Adat istiadat kami mengajarkan bagaimana bersahabat dengan alam. Telah turun temurun kami diajarkan untuk menyayangi hutan. Kami mencari apa-apa yang bisa kami gunakan dari kekayaan yang dikandung hutan, dan itu telah dianjurkan untuk tidak mengambil hasil hutan secara berlebihan. Kami diajar berburu untuk sekadar mencari makan. Kami diajar memilih pohon-pohon besar yang kayunya bagus dipakai sebagai material bangunan dan kami menebangnya satu atau dua pohon di antaranya hanya untuk pemenuhan bangunan itu. Tidak pernah lebih.
Berabad-abad lamanya nenek moyang kami hidup sebagai penjaga hutan, dan itu telah diwariskan kepada kami dengan cerita-cerita oral, dengan hukum-hukum adat yang lengkap. Tapi itu adalah cerita masa kecil kami. Sekarang hutan kami telah berubah menjadi ladang tempat para cukong-cukong kayu, pejabat pemerintahan korup, pejabat militer tamak, dan para konglomerat rakus mengeruk harta tanpa pernah jeda.
Semuanya berawal dari kata pembangunan dan investasi. Pemerintah dengan tangan kekuasaannya mengkapling lahan-lahan hutan di belakang rumah kami untuk dibagi-bagikan kepada para pemilik modal. Ini adalah kiamat kecil bagi kami.
Hutan dirambah, pohon-pohon besar ditumbangkan, hewan-hewan liar kehilangan rumah mereka, tanah-tanah digali, batu-batu gunung dicongkel, dan tiap tahun sungai menangis dengan cara banjir bandang yang menghanyutkan rumah kayu kami, membinasakan tumbuhan dan hewan ternak kami.
Sementara para cukong, pejabat pemerintahan korup, pejabat militer tamak, dan para konglomerat rakus sedang berpesta pora dengan harta kekayaan yang dihasilkan dengan merusak hutan di belakang rumah. Kami kerap dijadikan terdakwa oleh para pegiat lingkungan yang saban bulan datang untuk mengajarkan kepada kami kiat-kiat menjaga hutan yang baik dan benar.
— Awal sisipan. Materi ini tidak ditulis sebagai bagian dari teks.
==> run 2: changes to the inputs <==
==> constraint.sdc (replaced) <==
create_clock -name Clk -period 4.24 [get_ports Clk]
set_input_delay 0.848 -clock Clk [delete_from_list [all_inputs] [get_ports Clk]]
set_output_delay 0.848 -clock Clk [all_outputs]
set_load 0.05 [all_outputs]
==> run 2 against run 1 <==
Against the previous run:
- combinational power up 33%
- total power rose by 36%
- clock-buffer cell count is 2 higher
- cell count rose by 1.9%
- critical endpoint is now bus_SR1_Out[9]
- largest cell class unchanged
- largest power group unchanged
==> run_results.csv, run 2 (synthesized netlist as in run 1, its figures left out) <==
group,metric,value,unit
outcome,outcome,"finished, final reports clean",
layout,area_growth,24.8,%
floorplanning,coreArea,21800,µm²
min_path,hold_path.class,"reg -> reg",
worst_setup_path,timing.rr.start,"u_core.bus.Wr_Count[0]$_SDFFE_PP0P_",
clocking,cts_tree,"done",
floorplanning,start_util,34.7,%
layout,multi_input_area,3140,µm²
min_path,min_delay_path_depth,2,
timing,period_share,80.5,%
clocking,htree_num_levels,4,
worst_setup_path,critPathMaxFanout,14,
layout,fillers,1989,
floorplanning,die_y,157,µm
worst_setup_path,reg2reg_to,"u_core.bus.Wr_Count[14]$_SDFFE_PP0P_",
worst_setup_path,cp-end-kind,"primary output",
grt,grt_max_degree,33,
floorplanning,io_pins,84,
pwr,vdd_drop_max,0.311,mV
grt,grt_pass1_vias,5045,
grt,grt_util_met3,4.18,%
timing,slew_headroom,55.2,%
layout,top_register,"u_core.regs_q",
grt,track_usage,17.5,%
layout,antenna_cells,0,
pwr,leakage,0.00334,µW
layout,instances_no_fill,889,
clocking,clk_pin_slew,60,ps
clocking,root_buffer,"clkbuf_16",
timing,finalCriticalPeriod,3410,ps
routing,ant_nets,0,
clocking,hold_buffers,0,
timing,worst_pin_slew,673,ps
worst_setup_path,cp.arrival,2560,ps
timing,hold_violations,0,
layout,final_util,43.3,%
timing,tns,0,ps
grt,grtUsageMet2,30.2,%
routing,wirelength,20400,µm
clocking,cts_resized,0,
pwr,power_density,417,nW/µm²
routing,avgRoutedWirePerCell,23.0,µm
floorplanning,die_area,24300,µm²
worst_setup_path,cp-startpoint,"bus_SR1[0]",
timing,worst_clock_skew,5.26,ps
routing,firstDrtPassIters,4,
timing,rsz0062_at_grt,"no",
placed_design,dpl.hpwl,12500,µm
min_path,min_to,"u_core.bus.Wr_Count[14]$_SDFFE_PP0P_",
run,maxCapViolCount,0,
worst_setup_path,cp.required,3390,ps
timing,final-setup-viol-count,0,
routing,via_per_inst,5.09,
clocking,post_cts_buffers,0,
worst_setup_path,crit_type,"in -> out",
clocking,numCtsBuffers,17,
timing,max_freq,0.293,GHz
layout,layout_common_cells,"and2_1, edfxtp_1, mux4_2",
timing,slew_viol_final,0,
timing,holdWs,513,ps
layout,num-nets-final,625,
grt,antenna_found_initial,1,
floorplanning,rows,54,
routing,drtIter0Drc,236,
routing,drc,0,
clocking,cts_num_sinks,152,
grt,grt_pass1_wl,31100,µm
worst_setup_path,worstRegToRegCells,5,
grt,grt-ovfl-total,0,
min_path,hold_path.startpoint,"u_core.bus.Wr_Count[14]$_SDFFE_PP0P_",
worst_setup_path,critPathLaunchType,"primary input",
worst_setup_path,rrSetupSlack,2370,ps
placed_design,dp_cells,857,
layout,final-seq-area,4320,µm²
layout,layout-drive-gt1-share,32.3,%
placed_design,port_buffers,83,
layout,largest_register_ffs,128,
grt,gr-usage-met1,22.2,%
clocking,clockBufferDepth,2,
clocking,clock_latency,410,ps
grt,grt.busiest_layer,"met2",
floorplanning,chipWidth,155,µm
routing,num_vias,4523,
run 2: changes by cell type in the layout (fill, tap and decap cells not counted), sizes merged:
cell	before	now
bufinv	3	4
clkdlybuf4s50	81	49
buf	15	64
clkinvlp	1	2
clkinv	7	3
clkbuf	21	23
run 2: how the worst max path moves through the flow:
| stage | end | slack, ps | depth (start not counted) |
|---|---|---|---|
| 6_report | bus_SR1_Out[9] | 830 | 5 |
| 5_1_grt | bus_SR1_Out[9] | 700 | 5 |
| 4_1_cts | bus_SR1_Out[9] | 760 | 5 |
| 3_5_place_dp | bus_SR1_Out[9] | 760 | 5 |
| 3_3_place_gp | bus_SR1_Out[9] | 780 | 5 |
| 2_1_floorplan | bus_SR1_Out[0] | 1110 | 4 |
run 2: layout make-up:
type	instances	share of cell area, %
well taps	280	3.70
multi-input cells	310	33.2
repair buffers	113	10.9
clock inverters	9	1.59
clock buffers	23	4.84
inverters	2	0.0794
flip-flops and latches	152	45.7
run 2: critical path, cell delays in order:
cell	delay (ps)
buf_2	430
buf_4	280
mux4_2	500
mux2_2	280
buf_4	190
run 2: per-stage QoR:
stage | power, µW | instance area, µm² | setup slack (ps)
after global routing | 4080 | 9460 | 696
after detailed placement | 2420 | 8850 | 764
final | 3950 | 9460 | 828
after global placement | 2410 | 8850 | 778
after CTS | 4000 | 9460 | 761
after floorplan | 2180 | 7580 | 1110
<file path="config.mk">
export PLATFORM = sky130hd
export DESIGN_NAME = alu_mdu
export DESIGN_NICKNAME = d
export VERILOG_FILES = /design/src/rtl/alu_mdu.sv
export SDC_FILE = /design/constraint.sdc
export NUM_CORES = 1
export LEC_CHECK = 0
export BUFFER_PORTS_ARGS = -buffer_cell sky130_fd_sc_hd__buf_2
export CAP_MARGIN = 20
export CORE_MARGIN = 8
export CORE_UTILIZATION = 55
export DETAILED_ROUTE_END_ITERATION = 16
export PLACE_DENSITY = 0.84
export SETUP_SLACK_MARGIN = 0.2
export SLEW_MARGIN = 20
export SYNTH_ARGS = -nofsm -noshare
export SYNTH_HDL_FRONTEND = slang
export SYNTH_SLANG_ARGS = --single-unit
</file>
<file path="constraint.sdc">
create_clock -name clk -period 5.6 [get_ports clk]
set_clock_uncertainty 0.15 [all_clocks]
set_input_delay 0.56 -clock clk [delete_from_list [all_inputs] [get_ports clk]]
set_output_delay 0.56 -clock clk [all_outputs]
set_load 0.05 [all_outputs]
</file>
Mereka juga membagikan kepada kami brosur-brosur yang berisi istilah-istilah yang tidak kami mengerti, tapi dari itu semua, jelas ingin disampaikan bahwa; seolah-olah kamilah yang telah membikin hutan itu gundul, kamilah yang menyebabkan hewan-hewan liar punah, dan lain sebagainya.
Lalu kiamat kecil itu datang lagi, tepat ketika hujan pertama datang membawa banjir bandang dengan hebatnya. Lengkap sudah. Setelah hutan kami dirambah dengan hebatnya oleh kawanan orang-orang tamak, rakus, loba, serakah, kemudian kami didakwa oleh para aktivis lingkungan yang sok intelektuil sebagai orang yang tak tahu untung. Pelengkapnya adalah kami jadi tersangka yang pantas didera oleh amuk alam dengan kedatangan banjir bandang hampir setiap tahunnya.